AJ was formally granted refugee status on the 11th November 2020. AJ’s son, MJ, turned 18 on 2nd January 2021.

On 29th January 2021, AJ applied for family reunification under s.56 for his wife and three children. The application was denied the same day on that basis that MJ was over 18 years of age on the date of application.

AJ requested a review of this decision; the original decision was upheld.

AJ then made an application for MJ under the Minister’s administrative Join Family policy document for a long stay visa. This application was refused on the 6th May 2021. AJ sought review of this decision. The review is currently pending.

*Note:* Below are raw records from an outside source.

[src/rtl/seg7_hex_decoder.sv]
// Combinational hex nibble to active-low 7-segment glyph.
module seg7_hex_decoder
  import led_pkg::*;
(
  input  logic [3:0] nibble,
  output logic [6:0] glyph
);

  // Table lookup; every nibble value has an entry
  always_comb begin
    glyph = HEX_SEG[nibble];
  end

endmodule

[src/rtl/multi_digit_led_driver.sv]
// N-digit multiplexed 7-segment driver with guard blanking, brightness
// duty cycling and a frame-synchronous double-buffered load.
// Optional feature: define LEADING_ZERO_BLANK_EN to blank leading zero
// digits (digit 0 always shown); without it no blanking logic is built.
module multi_digit_led_driver
  import led_pkg::*;
#(
  parameter int NUM_DIGITS   = 4,
  parameter int GUARD_CYCLES = 2,
  parameter int SUB_CYCLES   = 4,
  parameter int BRIGHT_W     = 2
) (
  input  logic                    clk,
  input  logic                    reset,
  input  logic [4*NUM_DIGITS-1:0] value,
  input  logic [NUM_DIGITS-1:0]   dp_in,
  input  logic                    load,
  input  logic [BRIGHT_W-1:0]     brightness,
  output logic [NUM_DIGITS-1:0]   an,
  output logic [6:0]              seg,
  output logic                    dp,
  output logic                    frame_start
);

  localparam int ON_CYCLES = SUB_CYCLES * (2 ** BRIGHT_W);
  localparam int CNT_MAX   = (ON_CYCLES > GUARD_CYCLES) ? ON_CYCLES : GUARD_CYCLES;
  localparam int CNT_W     = $clog2(CNT_MAX + 1);
  localparam int IDX_W     = $clog2(NUM_DIGITS);
  localparam logic [IDX_W-1:0] LAST_DIGIT = IDX_W'(NUM_DIGITS - 1);

  slot_state_e               state;
  logic [CNT_W-1:0]          cnt;
  logic [IDX_W-1:0]          idx;
  logic [BRIGHT_W-1:0]       bright_q;

  logic [4*NUM_DIGITS-1:0]   staging_val;
  logic [NUM_DIGITS-1:0]     staging_dp;
  logic                      pending;
  logic [4*NUM_DIGITS-1:0]   shadow_val;
  logic [NUM_DIGITS-1:0]     shadow_dp;

  logic                      guard_done;
  logic                      on_done;
  logic                      boundary;
  logic                      wrap;
  logic                      lit;
  logic [CNT_W-1:0]          lit_len;
  logic [3:0]                cur_nibble;
  logic [6:0]                cur_glyph;
  logic [NUM_DIGITS-1:0]     blank;

  // Slot timing decodes. The boundary is the first guard cycle of the top
  // digit; frame_start is high during exactly that cycle.
  always_comb begin
    guard_done = (state == GUARD) && (cnt == CNT_W'(GUARD_CYCLES - 1));
    on_done    = (state == ON) && (cnt == CNT_W'(ON_CYCLES - 1));
    boundary   = (state == GUARD) && (cnt == '0) && (idx == LAST_DIGIT);
    wrap       = on_done && (idx == '0);
    lit_len    = CNT_W'((int'(bright_q) + 1) * SUB_CYCLES);
    cur_nibble = shadow_val[{idx, 2'b00} +: 4];
    lit        = (state == ON) && (cnt < lit_len) && !blank[idx];
  end

`ifdef LEADING_ZERO_BLANK_EN
  logic zero_run;

  // Blank the unbroken run of zero, no-dp digits from the top; digit 0 never
  always_comb begin
    // NOTE: every variable gets a default before any branch so no latch is inferred.
    zero_run = 1'b1;
    blank    = '0;
    for (int i = NUM_DIGITS - 1; i >= 1; i--) begin
      zero_run = zero_run & (shadow_val[4*i +: 4] == 4'h0) & ~shadow_dp[i];
      blank[i] = zero_run;
    end
  end
`else
  assign blank = '0;
`endif

  seg7_hex_decoder u_decoder (
    .nibble (cur_nibble),
    .glyph  (cur_glyph)
  );

  // Slot FSM: guard then ON per digit, scanning from the top digit down
  always_ff @(posedge clk or posedge reset) begin
    // NOTE: sequential state uses non-blocking assignments so all registers update together.
    if (reset) begin
      state    <= GUARD;
      cnt      <= '0;
      idx      <= LAST_DIGIT;
      bright_q <= '0;
    end else begin
      case (state)
        GUARD: begin
          if (guard_done) begin
            state    <= ON;
            cnt      <= '0;
            bright_q <= brightness;
          end else begin
            cnt <= cnt + 1'b1;
          end
        end
        ON: begin
          if (on_done) begin
            state <= GUARD;
            cnt   <= '0;
            idx   <= (idx == '0) ? LAST_DIGIT : idx - 1'b1;
          end else begin
            cnt <= cnt + 1'b1;
          end
        end
      endcase
    end
  end

  // Double buffer: loads land in staging, move to shadow only at a boundary;
  // a load on the boundary cycle itself goes straight to shadow
  always_ff @(posedge clk or posedge reset) begin
    if (reset) begin
      staging_val <= '0;
      staging_dp  <= '0;
      pending     <= 1'b0;
      shadow_val  <= '0;
      shadow_dp   <= '0;
    end else if (boundary) begin
      pending <= 1'b0;
      if (load) begin
        shadow_val <= value;
        shadow_dp  <= dp_in;
      end else if (pending) begin
        shadow_val <= staging_val;
        shadow_dp  <= staging_dp;
      end
    end else if (load) begin
      staging_val <= value;
      staging_dp  <= dp_in;
      pending     <= 1'b1;
    end
  end

  // Registered pin drivers, one cycle behind the slot FSM
  always_ff @(posedge clk or posedge reset) begin
    if (reset) begin
      an          <= '1;
      seg         <= SEG_OFF;
      dp          <= 1'b1;
      frame_start <= 1'b0;
    end else begin
      an          <= lit ? ~(NUM_DIGITS'(1) << idx) : '1;
      seg         <= (state == ON) ? cur_glyph : SEG_OFF;
      dp          <= (state == ON) ? ~shadow_dp[idx] : 1'b1;
      frame_start <= wrap;
    end
  end

endmodule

Both SH and AJ hold that the delay in processing their applications led to a situation where their children aged out of eligibility for family reunification pursuant to Section 56.
The applicants further argued that the relevant date for reviewing the entitlement to family reunification is the date that the applicant applied for international protection, holding that family reunification is a right guaranteed by EU law.

Justice Ferriter held in this regard that Section 56 is a matter of policy choice by the legislature- “it follows that Section 56(9)(d) is not in breach of EU law.”
Applicant AJ also argued his entitlement for Francovich damages. The Court held that there was a breach of Article 22 of the Qualification Directive in respect of AJ’s case.

Mr Justice Ferriter concedes that both applicants likely would have been granted family reunification for all family members if not for the delays in processing their international protection applications, though the department does not bare legal fault for the lengthy processing of the applications.

Mr Justice Ferriter states that, in his view, there is no EU law right to family reunification in Ireland from the date of a refugee’s application of international protection.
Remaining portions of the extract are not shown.